I know that ffmpeg can do this easily with -sample_fmt. I want to do the same with the code but i still couldn't figure it out.

audio_resample did not work for: it fails with error message: .... conversion failed.


Solution

  • EDIT 9th April 2013: Worked out how to use libswresample to do this... much faster!

    At some point in the last 2-3 years FFmpeg's AAC decoder's output format changed from AV_SAMPLE_FMT_S16 to AV_SAMPLE_FMT_FLTP. This means that each audio channel has it's own buffer, and each sample value is a 32-bit floating point value scaled from -1.0 to +1.0.

    Whereas with AV_SAMPLE_FMT_S16 the data is in a single buffer, with the samples interleaved, and each sample is a signed integer from -32767 to +32767.

    And if you really need your audio as AV_SAMPLE_FMT_S16, then you have to do the conversion yourself. I figured out two ways to do it:

    1. Use libswresample (recommended)

    #include "libswresample/swresample.h"
    
    ...
    
    SwrContext *swr;
    
    ...
    
    // Set up SWR context once you've got codec information
    swr = swr_alloc();
    av_opt_set_int(swr, "in_channel_layout",  audioCodec->channel_layout, 0);
    av_opt_set_int(swr, "out_channel_layout", audioCodec->channel_layout,  0);
    av_opt_set_int(swr, "in_sample_rate",     audioCodec->sample_rate, 0);
    av_opt_set_int(swr, "out_sample_rate",    audioCodec->sample_rate, 0);
    av_opt_set_sample_fmt(swr, "in_sample_fmt",  AV_SAMPLE_FMT_FLTP, 0);
    av_opt_set_sample_fmt(swr, "out_sample_fmt", AV_SAMPLE_FMT_S16,  0);
    swr_init(swr);
    
    ...
    
    // In your decoder loop, after decoding an audio frame:
    AVFrame *audioFrame = ...;
    int16_t* outputBuffer = ...;
    swr_convert(&outputBuffer, audioFrame->nb_samples, audioFrame->extended_data, audioFrame->nb_samples);   
    

    And that's all you have to do!

    2. Do it by hand in C (original answer, not recommended)

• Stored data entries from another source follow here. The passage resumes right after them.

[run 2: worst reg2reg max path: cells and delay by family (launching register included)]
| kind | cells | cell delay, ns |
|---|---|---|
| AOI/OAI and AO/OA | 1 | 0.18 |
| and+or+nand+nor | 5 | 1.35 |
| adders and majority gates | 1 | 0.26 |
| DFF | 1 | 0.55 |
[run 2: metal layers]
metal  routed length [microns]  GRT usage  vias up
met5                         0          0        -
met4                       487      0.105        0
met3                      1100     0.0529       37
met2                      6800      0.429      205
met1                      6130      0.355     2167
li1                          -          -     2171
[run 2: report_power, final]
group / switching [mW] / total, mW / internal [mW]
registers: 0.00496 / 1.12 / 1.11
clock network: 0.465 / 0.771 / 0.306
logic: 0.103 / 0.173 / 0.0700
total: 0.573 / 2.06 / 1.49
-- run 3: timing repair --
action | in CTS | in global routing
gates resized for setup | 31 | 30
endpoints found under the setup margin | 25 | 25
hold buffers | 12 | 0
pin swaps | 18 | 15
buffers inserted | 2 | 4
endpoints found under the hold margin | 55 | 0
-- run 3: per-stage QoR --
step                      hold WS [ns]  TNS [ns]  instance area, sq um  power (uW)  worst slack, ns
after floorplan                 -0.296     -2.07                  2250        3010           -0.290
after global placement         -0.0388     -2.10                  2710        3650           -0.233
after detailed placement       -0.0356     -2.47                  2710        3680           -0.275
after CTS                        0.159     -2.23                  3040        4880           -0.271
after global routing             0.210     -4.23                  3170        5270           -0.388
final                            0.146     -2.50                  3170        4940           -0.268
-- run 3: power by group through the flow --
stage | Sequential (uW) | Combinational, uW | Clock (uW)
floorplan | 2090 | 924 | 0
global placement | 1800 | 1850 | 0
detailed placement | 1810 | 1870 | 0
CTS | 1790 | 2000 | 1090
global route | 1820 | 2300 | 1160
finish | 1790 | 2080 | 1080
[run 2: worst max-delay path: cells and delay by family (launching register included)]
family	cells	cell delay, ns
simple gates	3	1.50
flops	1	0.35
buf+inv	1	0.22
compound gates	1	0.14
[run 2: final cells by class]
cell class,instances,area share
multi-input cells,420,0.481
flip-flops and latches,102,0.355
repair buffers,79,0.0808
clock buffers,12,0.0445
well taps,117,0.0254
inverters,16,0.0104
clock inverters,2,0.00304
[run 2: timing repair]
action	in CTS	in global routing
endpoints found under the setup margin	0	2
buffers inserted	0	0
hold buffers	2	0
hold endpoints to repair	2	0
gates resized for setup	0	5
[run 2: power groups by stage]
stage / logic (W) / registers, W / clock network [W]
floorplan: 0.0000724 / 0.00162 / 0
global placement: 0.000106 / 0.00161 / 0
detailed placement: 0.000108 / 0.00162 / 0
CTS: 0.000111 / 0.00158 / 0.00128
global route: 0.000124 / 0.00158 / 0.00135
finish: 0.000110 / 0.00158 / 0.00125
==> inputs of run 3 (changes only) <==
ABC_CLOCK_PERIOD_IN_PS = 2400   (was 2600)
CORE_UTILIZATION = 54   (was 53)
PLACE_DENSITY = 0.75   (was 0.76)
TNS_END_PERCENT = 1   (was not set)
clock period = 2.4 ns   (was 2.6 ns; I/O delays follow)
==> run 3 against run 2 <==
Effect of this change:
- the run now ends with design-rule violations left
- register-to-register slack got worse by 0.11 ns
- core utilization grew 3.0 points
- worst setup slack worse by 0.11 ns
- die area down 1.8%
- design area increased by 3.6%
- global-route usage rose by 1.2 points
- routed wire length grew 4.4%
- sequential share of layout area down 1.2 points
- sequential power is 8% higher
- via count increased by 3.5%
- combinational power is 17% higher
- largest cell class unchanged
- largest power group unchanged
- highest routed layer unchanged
[src/rtl/sac_pkg.sv]
// Package for the conversion control block: offsets, fields, timing
package sac_pkg;
  // Register offsets
  localparam logic [2:0] OFS_STATUS_CONTROL = 3'h0;
  localparam logic [2:0] OFS_RESULT_HIGH = 3'h1;
  localparam logic [2:0] OFS_RESULT_LOW = 3'h2;
  localparam logic [2:0] OFS_CLOCK_CONFIG = 3'h3;
  localparam logic [2:0] OFS_CONTROL2 = 3'h4;
  // Status and control fields
  localparam int FLD_COMPLETE = 7;
  localparam int FLD_IRQ_EN = 6;
  localparam int FLD_CONTINUOUS = 5;
  localparam int FLD_CHANNEL_LSB = 0;
  localparam int CHANNEL_WIDTH = 5;
  // Clock config fields
  localparam int FLD_LOW_POWER = 7;
  localparam int FLD_DIV_LSB = 5;
  localparam int FLD_LONG_SAMPLE = 4;
  localparam int FLD_MODE_LSB = 2;
  localparam int FLD_INPUT_CLK = 0;
  // Control2 fields
  localparam int FLD_ASYNC_SEL = 1;
  localparam int FLD_HW_TRIG = 0;
  // Reset values and full scale codes
  localparam logic [7:0] RST_STATUS_CONTROL = 8'h1f;
  localparam logic [7:0] RST_CLOCK_CONFIG = 8'h00;
  localparam logic [7:0] RST_CONTROL2 = 8'h00;
  localparam logic [9:0] RST_RESULT = 10'h000;
  localparam logic [9:0] FULL_SCALE_10 = 10'h3ff;
  localparam logic [9:0] FULL_SCALE_8 = 10'h0ff;
  // Mode codes
  localparam logic [1:0] MODE_8BIT = 2'h0;
  localparam logic [1:0] MODE_10BIT = 2'h1;
  // Timing: conversion lengths in converter clocks, first conversion (subsequent is two less); sync in system clocks, startup in ns
  localparam logic [5:0] CYC_8_SHORT = 6'd18;
  localparam logic [5:0] CYC_8_LONG = 6'd38;
  localparam logic [5:0] CYC_10_SHORT = 6'd21;
  localparam logic [5:0] CYC_10_LONG = 6'd41;
  localparam logic [5:0] CYC_FIRST_EXTRA = 6'd2;
  localparam logic [1:0] BUS_SYNC_CYCLES = 2'd3;
  localparam int ASYNC_STARTUP_NS = 5000;
  localparam int CLK_PERIOD_NS = 8;
  localparam int ASYNC_STARTUP_CYC = (ASYNC_STARTUP_NS + CLK_PERIOD_NS - 1) / CLK_PERIOD_NS;
  // Clock source selection
  typedef enum logic [1:0] {SRC_ALT, SRC_BUS, SRC_ASYNC} sac_src_t;
  // Register bus request
  typedef struct packed {
    logic wr;
    logic rd;
    logic [2:0] addr;
    logic [7:0] wdata;
  } sac_bus_t;
  // Analog core handshake
  typedef struct packed {
    logic [CHANNEL_WIDTH-1:0] channel;
    logic sample_long;
  } sac_core_t;
endpackage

    So in your decode loop, when you've got an audio packet you decode it like this:

    AVCodecContext *audioCodec;   // init'd elsewhere
    AVFrame *audioFrame;          // init'd elsewhere
    AVPacket packet;              // init'd elsewhere
    int16_t* outputBuffer;        // init'd elsewhere
    int out_size = 0;
    ...
    int len = avcodec_decode_audio4(audioCodec, audioFrame, &out_size, &packet);
    

    And then, if you've got a full frame of audio, you can convert it fairly easily:

        // Convert from AV_SAMPLE_FMT_FLTP to AV_SAMPLE_FMT_S16
        int in_samples = audioFrame->nb_samples;
        int in_linesize = audioFrame->linesize[0];
        int i=0;
        float* inputChannel0 = (float*)audioFrame->extended_data[0];
        // Mono
        if (audioFrame->channels==1) {
            for (i=0 ; i<in_samples ; i++) {
                float sample = *inputChannel0++;
                if (sample<-1.0f) sample=-1.0f; else if (sample>1.0f) sample=1.0f;
                outputBuffer[i] = (int16_t) (sample * 32767.0f);
            }
        }
        // Stereo
        else {
            float* inputChannel1 = (float*)audioFrame->extended_data[1];
            for (i=0 ; i<in_samples ; i++) {
                 outputBuffer[i*2] = (int16_t) ((*inputChannel0++) * 32767.0f);
                 outputBuffer[i*2+1] = (int16_t) ((*inputChannel1++) * 32767.0f);
            }
        }
        // outputBuffer now contains 16-bit PCM!
    

    I've left a couple of things out for clarity... the clamping in the mono path should ideally be duplicated in the stereo path. And the code can be easily optimized.